This Outtake reveals another short bit taken from the end of an Oregon Trail scene at the top of p. 124 in A Place of Her Own. The Maupins have survived the precipitous drop down Laurel Hill and have just come into the rich prairies west of the Cascade foothills. The cut is just 176 words, but words are words. And I desperately needed to take more out. At least it gave me more in one fell swoop than the single filler words I snipped throughout the manuscript. Clip…..
The photo above, by Robin Loznak, appears in A Place of Her Own, illustrating Douglas Firs on the family farm. Similar trees of this species would have been growing in the area depicted in this scene, though no doubt larger than these. Pioneers trekking into what is now the State of Oregon found Doug firs some 300 feet tall. Two or three men could lie head-to-foot across the diameter of a stump from one of these giants that might have been as much as 800 years old.
Near evening a cabin appeared, nestled against a grove of firs at the edge of a broad meadow. The scent of a hearth fire reached Martha’s nose, and she took a long, satisfying breath of it. People began spilling out the cabin door, running toward the wayworn travelers. A man reached them first. He lifted his hat and rubbed a hand across his thin, curly hair. “Welcome to Oregon.”
A united but somewhat ragged thank you answered him back.
He introduced himself and his wife, who came up behind him, and Garrett introduced the family. The woman went straight to Martha and gripped both her hands. “My dear, what a journey for you. When are you due?”
The woman smiled and nodded. “Oh, you’ll be settled by then. Come sit a spell and have some supper with us.”
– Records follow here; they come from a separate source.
File: config.mk
export PLATFORM = sky130hd
export DESIGN_NAME = dcr_bank
export DESIGN_NICKNAME = d
export VERILOG_FILES = /design/src/rtl/dcr_pkg.sv /design/src/rtl/dcr_sync_if.sv /design/src/rtl/dcr_bank.sv /design/src/rtl/dcr_sync.sv
export SDC_FILE = /design/constraint.sdc
export NUM_CORES = 1
export LEC_CHECK = 0
export BUFFER_PORTS_ARGS = -buffer_cell sky130_fd_sc_hd__clkbuf_2
export CORE_MARGIN = 10
export CORE_UTILIZATION = 30
export CTS_CLUSTER_DIAMETER = 100
export DETAILED_ROUTE_END_ITERATION = 6
export PLACE_DENSITY = 0.5
export SLEW_MARGIN = 30
export SYNTH_ARGS = -nofsm -noshare
export SYNTH_HDL_FRONTEND = slang
export SYNTH_SLANG_ARGS = --single-unit
File: constraint.sdc
create_clock -name clk -period 1.78 [get_ports clk]
set_input_delay 0.267 -clock clk [delete_from_list [all_inputs] [get_ports clk]]
set_output_delay 0.267 -clock clk [all_outputs]
set_load 0.02 [all_outputs]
“That’s so nice of you,” Martha said. “You must see a lot of travelers, living here.”
The woman laughed. “We do, and we love it. We all took that trip, God bless us, and we all understand.”
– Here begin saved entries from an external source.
$ cat src/hw/pcrg_div.sv
`timescale 1ns/1ps
// Programmable divider: one pulse every (i_ratio + 1) ticks
module pcrg_div #(
   parameter int unsigned WIDTH = 8
) (
   // Clock and reset
   input  wire logic             i_clk,
   input  wire logic             i_rst,
   // Control
   input  wire logic             i_clr,
   input  wire logic             i_tick,
   input  wire logic [WIDTH-1:0] i_ratio,
   // Output
   output logic                  o_pulse
);
   logic [WIDTH-1:0] cnt_reg;
   logic [WIDTH-1:0] cnt_next;
   logic             pulse_reg;
   logic             pulse_next;

   always_comb begin
      cnt_next   = cnt_reg;
      pulse_next = 1'b0;
      if (i_clr) begin
         cnt_next = '0;
      end else if (i_tick) begin
         if (cnt_reg >= i_ratio) begin
            cnt_next   = '0;
            pulse_next = 1'b1;
         end else begin
            cnt_next = cnt_reg + 1'b1;
         end
      end
   end

   always_ff @(posedge i_clk) begin
      if (i_rst) begin
         cnt_reg   <= '0;
         pulse_reg <= 1'b0;
      end else begin
         cnt_reg   <= cnt_next;
         pulse_reg <= pulse_next;
      end
   end

   assign o_pulse = pulse_reg;
endmodule : pcrg_div

$ cat src/hw/pcrg_top.sv
`timescale 1ns/1ps
// What this block does
// - PLL output equals reference times 4..15
// - Bypass PLL until configured and locked
// - PLL clock times PWM, feeds DSP clock
// - Power-on pulse on PLL rail rising
// - Power-on reset drives reset output low
// - Core or PWM rail brown-out drives reset low
// - External low or power-on pulse starts reset
// - Counter stretches reset after external release
// - System clock comes from crystal oscillator
// - Reference input forwarded to buffer output
// - Separate DSP, S/PDIF, ADC, master clocks
// - DSP clock capped at variant maximum
// - Shared reference gives common timebase
// - During reset: resets on, oscillator on, PLL off
// - On external release capture boot mode, boot
// - External reset input is active low
module pcrg_top (
   // Clock and reset
   input  wire logic       i_clk,
   input  wire logic       i_rst,
   // Pins from the board
   input  wire logic       i_external_reset_in_low,
   input  wire logic       i_reference_clock_in,
   input  wire logic       i_pll_supply_rail,
   input  wire logic       i_core_supply_rail,
   input  wire logic       i_pwm_output_supply_rail,
   input  wire logic [3:0] i_boot_mode_pins,
   // Analog PLL status
   input  wire logic       i_pll_lock,
   // Firmware configuration
   input  wire logic       i_fw_pll_request,
   input  wire logic [3:0] i_fw_pll_mult,
   input  wire logic [7:0] i_fw_dsp_div,
   input  wire logic [7:0] i_fw_spdif_div,
   input  wire logic [7:0] i_fw_adc_div,
   input  wire logic [7:0] i_fw_mclk_div,
   input  wire logic       i_fast_variant,
   // Reset and boot outputs
   output logic            o_system_reset_out_low,
   output logic            o_internal_reset,
   output logic            o_boot_start,
   output logic [3:0]      o_boot_mode,
   // Clock control outputs
   output logic            o_osc_enable,
   output logic            o_pll_enable,
   output logic [3:0]      o_pll_mult,
   output logic            o_clk_sel_pll,
   output logic            o_clk_gate,
   output logic            o_cfg_error,
   output logic            o_reference_clock_buffer_out,
   // Derived clock enables
   output logic            o_pwm_tick,
   output logic            o_dsp_clk_en,
   output logic            o_spdif_clk_en,
   output logic            o_adc_clk_en,
   output logic            o_mclk_en
);
   localparam logic [7:0] STRETCH = 8'(pcrg_pkg::RST_STRETCH_CYC);
   localparam logic [7:0] GAP     = 8'(pcrg_pkg::SWITCH_GAP_CYC);

   // Synchronisers for every pin and analog input
   logic [9:0] sy1_reg;
   logic [9:0] sy2_reg;
   logic [9:0] sy_next;
   logic       pll_ok_d_reg;

   always_comb begin
      sy_next = {i_boot_mode_pins, i_reference_clock_in, i_pll_lock,
                 i_pwm_output_supply_rail, i_core_supply_rail,
                 i_pll_supply_rail, i_external_reset_in_low};
   end

   always_ff @(posedge i_clk) begin
      if (i_rst) begin
         sy1_reg      <= pcrg_pkg::SY_RESET;
         sy2_reg      <= pcrg_pkg::SY_RESET;
         pll_ok_d_reg <= 1'b0;
      end else begin
         sy1_reg      <= sy_next;
         sy2_reg      <= sy1_reg;
         pll_ok_d_reg <= sy2_reg[pcrg_pkg::SY_PLL_OK];
      end
   end

   logic ext_rst;
   logic por_pulse;
   logic brown_out;
   logic locked;
   assign ext_rst   = ~sy2_reg[pcrg_pkg::SY_EXT_RST_N];
   assign por_pulse = sy2_reg[pcrg_pkg::SY_PLL_OK] & ~pll_ok_d_reg;
   assign brown_out = ~sy2_reg[pcrg_pkg::SY_CORE_OK] | ~sy2_reg[pcrg_pkg::SY_PWM_OK];
   assign locked    = sy2_reg[pcrg_pkg::SY_LOCK];
   // Reset sequencer
   logic       held_reg,      held_next;
   logic [7:0] cnt_reg,       cnt_next;
   logic       ext_d_reg,     ext_d_next;
   logic [3:0] boot_reg,      boot_next;
   logic       boot_go_reg,   boot_go_next;
   logic       rst_out_n_reg, rst_out_n_next;
   logic       irst_reg,      irst_next;
   logic       in_reset;
   always_comb begin
      held_next      = held_reg;
      cnt_next       = cnt_reg;
      ext_d_next     = ext_rst;
      boot_next      = boot_reg;
      boot_go_next   = 1'b0;
      if (ext_rst || por_pulse) begin
         held_next = 1'b1;
         cnt_next  = '0;
      end else if (held_reg) begin
         if (cnt_reg >= STRETCH - 8'h01) begin
            held_next    = 1'b0;
            boot_go_next = 1'b1;
         end else begin
            cnt_next = cnt_reg + 8'h01;
         end
      end
      if (ext_d_reg && !ext_rst) begin
         boot_next = sy2_reg[pcrg_pkg::SY_BOOT +: 4];
      end
      irst_next      = held_next | brown_out;
      rst_out_n_next = ~irst_next;
   end
   assign in_reset = held_reg | brown_out;
   always_ff @(posedge i_clk) begin
      if (i_rst) begin
         held_reg      <= 1'b1;
         irst_reg      <= 1'b1;
         cnt_reg       <= '0;
         ext_d_reg     <= 1'b0;
         boot_reg      <= pcrg_pkg::BOOT_RESET;
         boot_go_reg   <= 1'b0;
         rst_out_n_reg <= 1'b0;
      end else begin
         held_reg      <= held_next;
         cnt_reg       <= cnt_next;
         ext_d_reg     <= ext_d_next;
         boot_reg      <= boot_next;
         boot_go_reg   <= boot_go_next;
         rst_out_n_reg <= rst_out_n_next;
         irst_reg      <= irst_next;
      end
   end
   // Clock source control
   pcrg_pkg::pcrg_clk_state_t st_reg, st_next;
   logic [7:0]  gap_reg,    gap_next;
   logic [3:0]  mult_reg,   mult_next;
   logic        err_reg,    err_next;
   logic        sel_reg,    sel_next;
   logic        gate_reg,   gate_next;
   logic        pll_en_reg, pll_en_next;
   logic        cfg_ok;
   logic [31:0] pll_khz;
   logic [31:0] dsp_cap;
   always_comb begin
      pll_khz = 32'(i_fw_pll_mult) * pcrg_pkg::REF_FREQ_KHZ;
      dsp_cap = (i_fast_variant ? pcrg_pkg::DSP_MAX_KHZ_FAST : pcrg_pkg::DSP_MAX_KHZ_SLOW)
                * (32'(i_fw_dsp_div) + 32'h0000_0001);
      cfg_ok  = (i_fw_pll_mult >= pcrg_pkg::MULT_MIN) && (i_fw_pll_mult <= pcrg_pkg::MULT_MAX)
                && (pll_khz <= dsp_cap);
   end
   always_comb begin
      st_next     = st_reg;
      gap_next    = gap_reg;
      mult_next   = mult_reg;
      err_next    = err_reg;
      sel_next    = sel_reg;
      gate_next   = gate_reg;
      pll_en_next = pll_en_reg;
      case (st_reg)
         pcrg_pkg::PCRG_BYPASS: begin
            sel_next  = 1'b0;
            gate_next = 1'b1;
            if (i_fw_pll_request) begin
               if (cfg_ok) begin
                  mult_next   = i_fw_pll_mult;
                  err_next    = 1'b0;
                  pll_en_next = 1'b1;
                  st_next     = pcrg_pkg::PCRG_WAIT_LOCK;
               end else begin
                  err_next = 1'b1;
               end
            end
         end
         pcrg_pkg::PCRG_WAIT_LOCK: begin
            if (!i_fw_pll_request) begin
               pll_en_next = 1'b0;
               st_next     = pcrg_pkg::PCRG_BYPASS;
            end else if (locked) begin
               gate_next = 1'b0;
               gap_next  = '0;
               st_next   = pcrg_pkg::PCRG_GAP;
            end
         end
         pcrg_pkg::PCRG_GAP: begin
            if (gap_reg >= GAP - 8'h01) begin
               gate_next = 1'b1;
               sel_next  = pll_en_reg & i_fw_pll_request & locked;
               st_next   = sel_next ? pcrg_pkg::PCRG_PLL_RUN : pcrg_pkg::PCRG_BYPASS;
               if (!sel_next) begin
                  pll_en_next = 1'b0;
               end
            end else begin
               gap_next = gap_reg + 8'h01;
               if (gap_reg == 8'h00) begin
                  sel_next = ~sel_reg;
               end
            end
         end
         pcrg_pkg::PCRG_PLL_RUN: begin
            if (!i_fw_pll_request || !locked) begin
               gate_next   = 1'b0;
               gap_next    = '0;
               st_next     = pcrg_pkg::PCRG_GAP;
            end
         end
         default: begin
            st_next = pcrg_pkg::PCRG_BYPASS;
         end
      endcase
      if (in_reset) begin
         st_next     = pcrg_pkg::PCRG_BYPASS;
         pll_en_next = 1'b0;
         sel_next    = 1'b0;
         gate_next   = 1'b1;
      end
   end
   always_ff @(posedge i_clk) begin
      if (i_rst) begin
         st_reg     <= pcrg_pkg::PCRG_BYPASS;
         gap_reg    <= '0;
         mult_reg   <= pcrg_pkg::MULT_RESET;
         err_reg    <= 1'b0;
         sel_reg    <= 1'b0;
         gate_reg   <= 1'b1;
         pll_en_reg <= 1'b0;
      end else begin
         st_reg     <= st_next;
         gap_reg    <= gap_next;
         mult_reg   <= mult_next;
         err_reg    <= err_next;
         sel_reg    <= sel_next;
         gate_reg   <= gate_next;
         pll_en_reg <= pll_en_next;
      end
   end
   // Derived clocks from the selected source
   logic        pwm_reg, pwm_next;
   logic        ref_out_reg;
   logic        run_tick;
   logic [3:0]  div_pulse;
   logic [31:0] ratios;
   assign run_tick = gate_reg & ~in_reset;
   assign ratios   = {i_fw_mclk_div, i_fw_adc_div, i_fw_spdif_div, i_fw_dsp_div};
   always_comb begin
      pwm_next = run_tick & sel_reg;
   end
   always_ff @(posedge i_clk) begin
      if (i_rst) begin
         pwm_reg     <= 1'b0;
         ref_out_reg <= 1'b0;
      end else begin
         pwm_reg     <= pwm_next;
         ref_out_reg <= sy2_reg[pcrg_pkg::SY_REF];
      end
   end
   for (genvar g = 0; g < 4; g++) begin : g_div
      pcrg_div #(.WIDTH (pcrg_pkg::DIV_W)) u_div (
         .i_clk   (i_clk),
         .i_rst   (i_rst),
         .i_clr   (in_reset),
         .i_tick  (run_tick),
         .i_ratio (ratios[g*8 +: 8]),
         .o_pulse (div_pulse[g])
      );
   end
   assign o_system_reset_out_low       = rst_out_n_reg;
   assign o_internal_reset             = irst_reg;
   assign o_boot_start                 = boot_go_reg;
   assign o_boot_mode                  = boot_reg;
   assign o_osc_enable                 = 1'b1;
   assign o_pll_enable                 = pll_en_reg;
   assign o_pll_mult                   = mult_reg;
   assign o_clk_sel_pll                = sel_reg;
   assign o_clk_gate                   = gate_reg;
   assign o_cfg_error                  = err_reg;
   assign o_reference_clock_buffer_out = ref_out_reg;
   assign o_pwm_tick                   = pwm_reg;
   assign o_dsp_clk_en                 = div_pulse[0];
   assign o_spdif_clk_en               = div_pulse[1];
   assign o_adc_clk_en                 = div_pulse[2];
   assign o_mclk_en                    = div_pulse[3];
endmodule : pcrg_top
This photo taken at the Interpretive Center in Baker, Oregon, shows a part of the continuing diorama depicting a wagon train on the Oregon Trail. The woman makes me think of Martha and her little Nora, oldest of her two at the time. My heart tightens as I imagine the strain of traveling that perilous trail with such a precious, vulnerable child. Another even tinier. A third on the way. What a thrill to know in this short Outtake that they have almost made it through. Of course, Martha would have been full in her pregnancy by then.